Exercise brief:
Give again, word for word, every line below from the one that has "clock pin (ns) |" through the one that has "create_clock -name core_clock -period 5.5", both included, and no others.

Provided data section start

What follows belongs to an exercise in optimizing a design on an open flow for small area and few clock cycles per item; a production flow would make more cautious choices. Function was checked by simulation only, so behaviour that the tests miss may differ from the original. No driver is modelled on the clock port, so clocking that relies on it looks cheaper here than on a real chip. Power and IR drop assume default switching activity.

## indexed_list_store_top
module indexed_list_store_top #(
    parameter int DEPTH = ils_pkg::DEPTH_DEFAULT
) (
    input  wire                                 i_clk,
    input  wire                                 i_rst_n,
    input  wire  [ils_pkg::IN_TDATA_W-1:0]      s_axis_tdata,
    input  wire                                 s_axis_tvalid,
    output logic                                s_axis_tready,
    output logic [ils_pkg::OUT_TDATA_W-1:0]     m_axis_tdata,
    output logic                                m_axis_tvalid,
    input  wire                                 m_axis_tready
);
Settings: LEC_CHECK=0, CAP_MARGIN=20, CORE_MARGIN=2, CORE_UTILIZATION=55, GPL_TIMING_DRIVEN=0, SETUP_SLACK_MARGIN=0.25, SLEW_MARGIN=20, SYNTH_HIERARCHICAL=1, SYNTH_MINIMUM_KEEP_SIZE=0; clock period 5.5 ns.
standard.sh (not shown) runs the stock make flow with config.mk's settings and CLKGATE_MAP_FILE= SYNTH_SCRIPT=/design/flow/synth_recipe.tcl, a recipe that flattens the netlist after the stock synthesis.
==> flow/flow/run.sh <==
#!/bin/bash
# Layout flow: the standard synthesis, then the standard ORFS steps with
# a few settings changed (see the make variables below). Each step's full
# output goes to a log file in the work folder.
set -euo pipefail
W=$(pwd)
F=$W/flow
TARGET=${OWN_TARGET:-finish}

# The standard synthesis, unchanged.
bash standard.sh synth > "$W/log_1_synth.txt" 2>&1

# Floorplan to final layout.
#  REMOVE_ABC_BUFFERS: drop the buffers that synthesis put on high-fanout
#    nets; repair_design buffers them again from the placement.
#  BUFFER_PORTS_ARGS: every port still gets a buffer, a plain buf_2.
#  CTS_ARGS: leaf clusters of up to 30 flip-flops on clkbuf_16, no dummy loads.
bash standard.sh \
  REMOVE_ABC_BUFFERS=1 \
  BUFFER_PORTS_ARGS="-buffer_cell sky130_fd_sc_hd__buf_2" \
  CTS_ARGS="${OWN_CTS_ARGS:--sink_clustering_enable -repair_clock_nets -dont_use_dummy_load -buf_list sky130_fd_sc_hd__clkbuf_8 -sink_clustering_size 20 -sink_clustering_max_diameter 80}" \
  OWN_FLOW_DIR="$F" OWN_CLK_SLEW_PS=100 POST_RESIZE_TCL="$F/post_resize.tcl" POST_CTS_TCL="$F/post_cts.tcl" \
  "$TARGET" > "$W/log_2_layout.txt" 2>&1
Other scripts of this flow, unchanged in this note and not shown: flow/flow/downsize.tcl, flow/flow/post_cts.tcl, flow/flow/post_resize.tcl
The first run completed without violations.
Testbench counts at the start, summed over its fixed seeds: cycles 24,008, items 24,000.
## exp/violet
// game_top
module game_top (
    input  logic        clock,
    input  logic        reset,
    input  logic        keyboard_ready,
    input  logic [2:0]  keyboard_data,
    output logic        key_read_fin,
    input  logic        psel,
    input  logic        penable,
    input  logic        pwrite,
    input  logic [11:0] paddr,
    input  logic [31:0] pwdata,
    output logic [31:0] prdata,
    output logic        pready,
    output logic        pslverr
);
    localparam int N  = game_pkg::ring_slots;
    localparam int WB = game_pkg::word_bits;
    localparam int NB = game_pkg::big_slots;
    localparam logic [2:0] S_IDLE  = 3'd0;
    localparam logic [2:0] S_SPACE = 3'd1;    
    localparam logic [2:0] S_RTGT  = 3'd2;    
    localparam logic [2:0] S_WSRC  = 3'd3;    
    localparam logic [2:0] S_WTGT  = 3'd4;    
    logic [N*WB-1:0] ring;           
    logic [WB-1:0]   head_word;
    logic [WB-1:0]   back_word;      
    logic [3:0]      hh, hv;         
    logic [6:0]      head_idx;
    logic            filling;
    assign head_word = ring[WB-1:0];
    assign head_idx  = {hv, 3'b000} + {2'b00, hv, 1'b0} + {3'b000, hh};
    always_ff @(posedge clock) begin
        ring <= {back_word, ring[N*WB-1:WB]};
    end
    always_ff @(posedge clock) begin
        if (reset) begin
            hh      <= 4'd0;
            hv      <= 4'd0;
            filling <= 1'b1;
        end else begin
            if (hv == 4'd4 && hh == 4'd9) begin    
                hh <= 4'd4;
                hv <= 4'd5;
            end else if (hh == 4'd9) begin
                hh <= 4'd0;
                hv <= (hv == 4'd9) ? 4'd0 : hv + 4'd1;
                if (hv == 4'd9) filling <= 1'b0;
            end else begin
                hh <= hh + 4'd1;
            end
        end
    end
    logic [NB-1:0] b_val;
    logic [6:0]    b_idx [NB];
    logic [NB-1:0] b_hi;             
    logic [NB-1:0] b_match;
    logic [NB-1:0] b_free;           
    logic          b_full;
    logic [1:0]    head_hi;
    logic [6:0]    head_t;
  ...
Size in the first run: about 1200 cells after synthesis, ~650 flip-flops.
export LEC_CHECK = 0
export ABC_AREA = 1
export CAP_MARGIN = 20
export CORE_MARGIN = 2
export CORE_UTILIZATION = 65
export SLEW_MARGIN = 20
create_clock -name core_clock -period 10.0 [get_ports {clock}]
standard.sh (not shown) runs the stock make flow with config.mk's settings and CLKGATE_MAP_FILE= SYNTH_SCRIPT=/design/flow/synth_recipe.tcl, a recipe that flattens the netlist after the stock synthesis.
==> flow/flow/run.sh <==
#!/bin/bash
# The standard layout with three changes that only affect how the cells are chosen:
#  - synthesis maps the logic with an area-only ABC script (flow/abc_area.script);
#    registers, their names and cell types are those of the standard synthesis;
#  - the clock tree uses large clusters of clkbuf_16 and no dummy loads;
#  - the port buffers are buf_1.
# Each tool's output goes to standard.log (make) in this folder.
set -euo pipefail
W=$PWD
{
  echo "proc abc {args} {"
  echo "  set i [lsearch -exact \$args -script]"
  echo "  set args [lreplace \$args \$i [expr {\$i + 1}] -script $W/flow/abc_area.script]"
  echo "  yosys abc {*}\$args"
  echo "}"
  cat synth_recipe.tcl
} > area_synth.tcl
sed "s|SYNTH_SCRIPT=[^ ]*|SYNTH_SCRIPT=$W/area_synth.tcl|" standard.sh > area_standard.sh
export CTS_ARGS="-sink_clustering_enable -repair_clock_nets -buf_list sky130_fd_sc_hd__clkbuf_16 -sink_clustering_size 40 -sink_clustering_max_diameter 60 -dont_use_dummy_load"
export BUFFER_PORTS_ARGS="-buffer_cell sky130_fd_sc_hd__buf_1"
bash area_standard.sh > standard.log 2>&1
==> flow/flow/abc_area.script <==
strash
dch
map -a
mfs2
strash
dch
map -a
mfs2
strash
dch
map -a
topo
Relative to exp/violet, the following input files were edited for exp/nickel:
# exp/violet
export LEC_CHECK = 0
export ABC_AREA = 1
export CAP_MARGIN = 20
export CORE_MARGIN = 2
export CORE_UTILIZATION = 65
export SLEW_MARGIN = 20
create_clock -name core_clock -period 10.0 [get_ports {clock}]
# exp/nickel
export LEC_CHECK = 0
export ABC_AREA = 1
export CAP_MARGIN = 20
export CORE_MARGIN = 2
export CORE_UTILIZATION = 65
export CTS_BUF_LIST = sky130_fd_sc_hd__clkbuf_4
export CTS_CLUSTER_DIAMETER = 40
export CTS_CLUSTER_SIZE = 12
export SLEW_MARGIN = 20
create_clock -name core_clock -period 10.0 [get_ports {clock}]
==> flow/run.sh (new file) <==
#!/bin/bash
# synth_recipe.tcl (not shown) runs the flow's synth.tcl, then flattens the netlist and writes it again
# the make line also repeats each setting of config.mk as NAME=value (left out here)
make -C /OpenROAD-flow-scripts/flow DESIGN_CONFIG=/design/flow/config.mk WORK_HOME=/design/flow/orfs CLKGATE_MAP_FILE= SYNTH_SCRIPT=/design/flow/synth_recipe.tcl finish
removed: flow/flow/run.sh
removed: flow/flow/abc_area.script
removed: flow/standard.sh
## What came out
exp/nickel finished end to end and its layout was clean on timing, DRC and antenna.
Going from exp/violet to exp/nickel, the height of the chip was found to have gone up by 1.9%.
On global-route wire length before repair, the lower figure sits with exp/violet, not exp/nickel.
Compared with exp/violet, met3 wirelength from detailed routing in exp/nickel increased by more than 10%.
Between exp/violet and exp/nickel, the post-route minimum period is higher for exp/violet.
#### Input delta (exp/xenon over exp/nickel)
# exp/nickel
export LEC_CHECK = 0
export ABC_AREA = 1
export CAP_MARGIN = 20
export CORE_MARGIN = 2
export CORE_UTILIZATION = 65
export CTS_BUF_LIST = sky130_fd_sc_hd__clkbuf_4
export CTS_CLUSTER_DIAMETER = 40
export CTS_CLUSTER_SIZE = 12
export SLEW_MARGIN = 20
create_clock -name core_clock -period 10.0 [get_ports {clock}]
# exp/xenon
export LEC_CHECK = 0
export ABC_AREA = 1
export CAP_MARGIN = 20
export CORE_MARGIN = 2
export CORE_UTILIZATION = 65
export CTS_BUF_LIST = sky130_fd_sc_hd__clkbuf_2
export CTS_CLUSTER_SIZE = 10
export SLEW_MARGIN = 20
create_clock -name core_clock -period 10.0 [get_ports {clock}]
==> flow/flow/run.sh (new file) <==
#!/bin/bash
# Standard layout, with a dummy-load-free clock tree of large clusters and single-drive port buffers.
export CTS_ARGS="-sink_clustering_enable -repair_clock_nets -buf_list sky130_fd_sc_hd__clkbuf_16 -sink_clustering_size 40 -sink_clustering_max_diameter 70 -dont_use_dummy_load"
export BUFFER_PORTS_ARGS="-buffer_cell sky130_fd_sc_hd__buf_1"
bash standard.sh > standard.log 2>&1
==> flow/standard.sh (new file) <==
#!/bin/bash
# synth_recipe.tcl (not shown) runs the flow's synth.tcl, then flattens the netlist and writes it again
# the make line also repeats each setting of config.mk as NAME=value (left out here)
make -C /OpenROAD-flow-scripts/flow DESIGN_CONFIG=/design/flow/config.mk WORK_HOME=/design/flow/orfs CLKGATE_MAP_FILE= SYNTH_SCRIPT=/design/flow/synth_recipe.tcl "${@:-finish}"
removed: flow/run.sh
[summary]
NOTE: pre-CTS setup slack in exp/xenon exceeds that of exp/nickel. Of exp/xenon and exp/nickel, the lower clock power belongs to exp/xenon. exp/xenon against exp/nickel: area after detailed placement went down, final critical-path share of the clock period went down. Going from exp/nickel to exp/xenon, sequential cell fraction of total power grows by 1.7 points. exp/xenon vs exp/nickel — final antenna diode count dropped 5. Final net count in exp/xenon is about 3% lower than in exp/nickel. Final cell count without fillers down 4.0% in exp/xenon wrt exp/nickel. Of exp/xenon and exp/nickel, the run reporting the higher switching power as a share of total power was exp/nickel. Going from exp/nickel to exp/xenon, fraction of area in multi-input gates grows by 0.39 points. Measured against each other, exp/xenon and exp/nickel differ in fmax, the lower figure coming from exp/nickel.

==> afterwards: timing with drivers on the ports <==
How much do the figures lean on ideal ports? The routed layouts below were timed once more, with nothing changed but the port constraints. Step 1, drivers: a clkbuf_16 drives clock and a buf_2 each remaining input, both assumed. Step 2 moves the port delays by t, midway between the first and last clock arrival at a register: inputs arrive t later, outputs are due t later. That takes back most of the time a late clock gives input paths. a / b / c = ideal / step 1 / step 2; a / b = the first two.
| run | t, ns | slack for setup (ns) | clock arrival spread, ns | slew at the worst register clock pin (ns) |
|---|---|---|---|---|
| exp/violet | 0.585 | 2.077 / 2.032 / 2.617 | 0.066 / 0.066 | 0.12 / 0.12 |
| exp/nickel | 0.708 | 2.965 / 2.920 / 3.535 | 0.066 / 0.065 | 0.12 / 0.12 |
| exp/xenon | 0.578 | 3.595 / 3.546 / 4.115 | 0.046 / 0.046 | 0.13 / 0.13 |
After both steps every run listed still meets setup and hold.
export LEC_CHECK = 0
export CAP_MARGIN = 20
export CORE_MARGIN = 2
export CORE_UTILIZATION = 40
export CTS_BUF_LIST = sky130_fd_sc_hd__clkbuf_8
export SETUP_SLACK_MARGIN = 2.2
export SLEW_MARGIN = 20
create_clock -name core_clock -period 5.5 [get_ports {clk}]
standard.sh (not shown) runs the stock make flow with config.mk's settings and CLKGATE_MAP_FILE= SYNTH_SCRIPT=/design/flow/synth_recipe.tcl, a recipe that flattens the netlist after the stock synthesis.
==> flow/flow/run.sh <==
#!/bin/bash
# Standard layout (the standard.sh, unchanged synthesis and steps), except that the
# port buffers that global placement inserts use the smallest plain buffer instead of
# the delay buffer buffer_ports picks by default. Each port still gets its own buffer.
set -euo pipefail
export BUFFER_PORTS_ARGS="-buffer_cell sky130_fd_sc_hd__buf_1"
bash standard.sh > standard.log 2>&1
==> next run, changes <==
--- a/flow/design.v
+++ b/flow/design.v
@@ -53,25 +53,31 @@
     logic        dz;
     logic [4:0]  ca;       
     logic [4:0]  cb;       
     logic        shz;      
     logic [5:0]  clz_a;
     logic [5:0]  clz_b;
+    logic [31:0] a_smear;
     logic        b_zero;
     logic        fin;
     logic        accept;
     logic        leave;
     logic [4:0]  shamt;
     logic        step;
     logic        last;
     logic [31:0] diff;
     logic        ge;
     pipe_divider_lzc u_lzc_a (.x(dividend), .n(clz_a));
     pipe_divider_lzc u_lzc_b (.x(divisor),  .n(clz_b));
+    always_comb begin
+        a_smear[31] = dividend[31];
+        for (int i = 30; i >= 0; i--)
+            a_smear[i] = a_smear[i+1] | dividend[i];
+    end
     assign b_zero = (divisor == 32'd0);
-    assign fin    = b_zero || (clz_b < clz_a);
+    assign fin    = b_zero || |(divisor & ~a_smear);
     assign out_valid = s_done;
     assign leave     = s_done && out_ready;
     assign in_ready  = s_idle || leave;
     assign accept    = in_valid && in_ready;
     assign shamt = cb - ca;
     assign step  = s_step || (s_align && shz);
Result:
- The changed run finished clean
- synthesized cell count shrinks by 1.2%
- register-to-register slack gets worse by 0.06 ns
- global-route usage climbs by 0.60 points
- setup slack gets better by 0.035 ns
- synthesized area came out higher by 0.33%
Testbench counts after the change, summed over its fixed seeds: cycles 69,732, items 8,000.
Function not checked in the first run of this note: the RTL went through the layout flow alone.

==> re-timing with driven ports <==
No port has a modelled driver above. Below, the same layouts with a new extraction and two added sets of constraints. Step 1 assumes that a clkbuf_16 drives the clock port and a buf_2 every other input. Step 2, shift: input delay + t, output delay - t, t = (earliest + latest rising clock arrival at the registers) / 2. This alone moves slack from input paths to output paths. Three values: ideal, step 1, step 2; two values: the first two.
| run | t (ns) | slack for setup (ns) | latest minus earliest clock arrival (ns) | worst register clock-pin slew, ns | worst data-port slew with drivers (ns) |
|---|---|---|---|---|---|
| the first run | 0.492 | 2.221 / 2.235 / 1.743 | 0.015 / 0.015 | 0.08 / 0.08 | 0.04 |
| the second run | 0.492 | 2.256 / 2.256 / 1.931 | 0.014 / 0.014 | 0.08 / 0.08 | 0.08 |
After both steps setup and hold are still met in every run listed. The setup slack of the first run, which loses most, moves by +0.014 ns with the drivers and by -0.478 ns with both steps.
From an optimization exercise on the open Yosys and OpenROAD flow, aimed at small area, a short achievable clock period and few clock cycles per item; shortcuts taken in it are not production practice.
Function was checked by simulation only, so behaviour that the tests miss may differ from the original.
Power and IR drop assume default switching activity.

==> design/flow/design.v <==
package hcc_pkg;
   localparam int MAX_ORDER = 16;
   localparam int COORD_W   = MAX_ORDER;
   localparam int INDEX_W   = 2 * MAX_ORDER;
   localparam int ORDER_W   = 5;
   localparam logic ACT_TO_INDEX  = 1'b0;
   localparam logic ACT_TO_COORDS = 1'b1;
   localparam int MAP_W = 6;
endpackage
module hcc_cell (
   input  logic [hcc_pkg::MAP_W-1:0] hi_map,
   input  logic [hcc_pkg::MAP_W-1:0] lo_map,
   output logic [hcc_pkg::MAP_W-1:0] out_map
);
   logic a00, a01, a10, a11, au, ac;    
   logic b00, b01, b10, b11, bu, bc;    
   assign {a00, a01, a10, a11, au, ac} = hi_map;
   assign {b00, b01, b10, b11, bu, bc} = lo_map;
   assign out_map[5] = (b00 & a00) ^ (b01 & a10);
   assign out_map[4] = (b00 & a01) ^ (b01 & a11);
   assign out_map[3] = (b10 & a00) ^ (b11 & a10);
   assign out_map[2] = (b10 & a01) ^ (b11 & a11);
   assign out_map[1] = (b00 & au) ^ (b01 & ac) ^ bu;
   assign out_map[0] = (b10 & au) ^ (b11 & ac) ^ bc;
endmodule
module hilbert_curve_converter (
   input  logic                        clock,
   input  logic                        reset,
   input  logic                        req_valid,
   output logic                        req_stall,
   input  logic [64:0]                 req_word,
   output logic                        rsp_valid,
   input  logic                        rsp_stall,
   output logic [63:0]                 rsp_word,
   input  logic                        csr_write_enable,
   input  logic [4:0]                  csr_write_data
);
   localparam int N  = hcc_pkg::MAX_ORDER;
   localparam int MW = hcc_pkg::MAP_W;
   logic [hcc_pkg::ORDER_W-1:0] order_ff;       
   logic [N-1:0]                lvl_mask;       
   logic                        take;           
   logic                        s1_take;        
   logic [N-1:0]                a_in, b_in;
   logic                        s1_valid_ff;
   logic                        s1_action_ff;
   logic [N-1:0]                s1_a_ff, s1_b_ff;
   logic [N-1:0][MW-1:0]        elem;           
   logic [N-1:0][MW-1:0]        pre [0:4];      
   logic [N-1:0]                st_u, st_c;     
   logic [2*N-1:0]              res_in;         
   logic                        rsp_valid_ff;
   logic                        rsp_action_ff;
   logic [2*N-1:0]              rsp_res_ff;
   always_ff @(posedge clock) begin
      if (reset) begin
         order_ff <= hcc_pkg::ORDER_W'(N);
      end else if (csr_write_enable) begin
         order_ff <= (csr_write_data > hcc_pkg::ORDER_W'(N)) ? hcc_pkg::ORDER_W'(N) : csr_write_data;
      end
   end
   for (genvar s = 0; s < N; s++) begin : g_mask
      assign lvl_mask[s] = hcc_pkg::ORDER_W'(s) < order_ff;
   end
   for (genvar s = 0; s < N; s++) begin : g_in
      always_comb begin
         if (req_word[64] == hcc_pkg::ACT_TO_INDEX) begin
            a_in[s] = req_word[48+s];
            b_in[s] = req_word[48+s] ^ req_word[32+s];
         end else begin
            a_in[s] = req_word[2*s+1];
            b_in[s] = req_word[2*s] ^ req_word[2*s+1];
         end
      end
   end
   assign take      = !rsp_valid_ff || !rsp_stall;
   assign s1_take   = !s1_valid_ff || take;
   assign req_stall = !s1_take;
   always_ff @(posedge clock) begin
      if (reset) begin
         s1_valid_ff <= 1'b0;
      end else if (s1_take) begin
         s1_valid_ff <= req_valid;
      end
   end
   always_ff @(posedge clock) begin
      if (reset) begin
         rsp_valid_ff <= 1'b0;
      end else if (take) begin
         rsp_valid_ff <= s1_valid_ff;
      end
   end
   always_ff @(posedge clock) begin
      if (s1_take) begin
         s1_action_ff <= req_word[64];
         s1_a_ff      <= a_in & lvl_mask;
         s1_b_ff      <= b_in & lvl_mask;
      end
   end
   for (genvar s = 0; s < N; s++) begin : g_elem
      logic a, b;
      assign a = s1_a_ff[s];
      assign b = s1_b_ff[s];
      assign elem[s] = (s1_action_ff == hcc_pkg::ACT_TO_INDEX)
                       ? {1'b1, !b, b, 1'b1, !(a | b), a & b}
                       : {1'b1, 1'b0, 1'b0, 1'b1, !(a | b), a & !b};
   end
   for (genvar i = 0; i < N; i++) begin : g_pre0
      if (i == 0) begin : g_top
         logic u0;
         assign u0 = order_ff[0];
         assign pre[0][i] = {4'b0000,
                             (elem[N-1][5] & u0) ^ elem[N-1][1],
                             (elem[N-1][3] & u0) ^ elem[N-1][0]};
      end else begin : g_rest
         assign pre[0][i] = elem[N-1-i];
      end
   end
   for (genvar r = 0; r < 4; r++) begin : g_round
      for (genvar i = 0; i < N; i++) begin : g_node
         if (((i >> r) & 1) == 1) begin : g_comb
            hcc_cell u_cell (
               .hi_map  (pre[r][((i >> r) << r) - 1]),
               .lo_map  (pre[r][i]),
               .out_map (pre[r+1][i])
            );
         end else begin : g_pass
            assign pre[r+1][i] = pre[r][i];
         end
      end
   end
   for (genvar s = 0; s < N; s++) begin : g_state
      if (s == N-1) begin : g_top
         assign st_u[s] = order_ff[0];
         assign st_c[s] = 1'b0;
      end else begin : g_rest
         assign st_u[s] = pre[4][N-2-s][1];
         assign st_c[s] = pre[4][N-2-s][0];
      end
   end
   for (genvar s = 0; s < N; s++) begin : g_out
      logic a, b, u, c;
      assign a = s1_a_ff[s];
      assign b = s1_b_ff[s];
      assign u = st_u[s];
      assign c = st_c[s];
      always_comb begin
         if (s1_action_ff == hcc_pkg::ACT_TO_INDEX) begin
            res_in[2*s+1] = a ^ (b ? u : c);
            res_in[2*s]   = b;
         end else begin
            res_in[2*s+1] = ((u ^ c) ? b : a) ^ c;
            res_in[2*s]   = ((u ^ c) ? a : b) ^ c;
         end
      end
   end
   always_ff @(posedge clock) begin
      if (take) begin
         rsp_action_ff <= s1_action_ff;
         rsp_res_ff    <= res_in;
      end
   end
   for (genvar s = 0; s < N; s++) begin : g_rsp
      assign rsp_word[32+2*s+1] = rsp_res_ff[2*s+1] & (rsp_action_ff == hcc_pkg::ACT_TO_INDEX);
      assign rsp_word[32+2*s]   = rsp_res_ff[2*s]   & (rsp_action_ff == hcc_pkg::ACT_TO_INDEX);
      assign rsp_word[16+s]     = rsp_res_ff[2*s+1] & (rsp_action_ff == hcc_pkg::ACT_TO_COORDS);
      assign rsp_word[s]        = rsp_res_ff[2*s]   & (rsp_action_ff == hcc_pkg::ACT_TO_COORDS);
   end
   assign rsp_valid = rsp_valid_ff;
endmodule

Provided data section end

Reply:
| run | t, ns | slack for setup (ns) | clock arrival spread, ns | slew at the worst register clock pin (ns) |
|---|---|---|---|---|
| exp/violet | 0.585 | 2.077 / 2.032 / 2.617 | 0.066 / 0.066 | 0.12 / 0.12 |
| exp/nickel | 0.708 | 2.965 / 2.920 / 3.535 | 0.066 / 0.065 | 0.12 / 0.12 |
| exp/xenon | 0.578 | 3.595 / 3.546 / 4.115 | 0.046 / 0.046 | 0.13 / 0.13 |
After both steps every run listed still meets setup and hold.
export LEC_CHECK = 0
export CAP_MARGIN = 20
export CORE_MARGIN = 2
export CORE_UTILIZATION = 40
export CTS_BUF_LIST = sky130_fd_sc_hd__clkbuf_8
export SETUP_SLACK_MARGIN = 2.2
export SLEW_MARGIN = 20
create_clock -name core_clock -period 5.5 [get_ports {clk}]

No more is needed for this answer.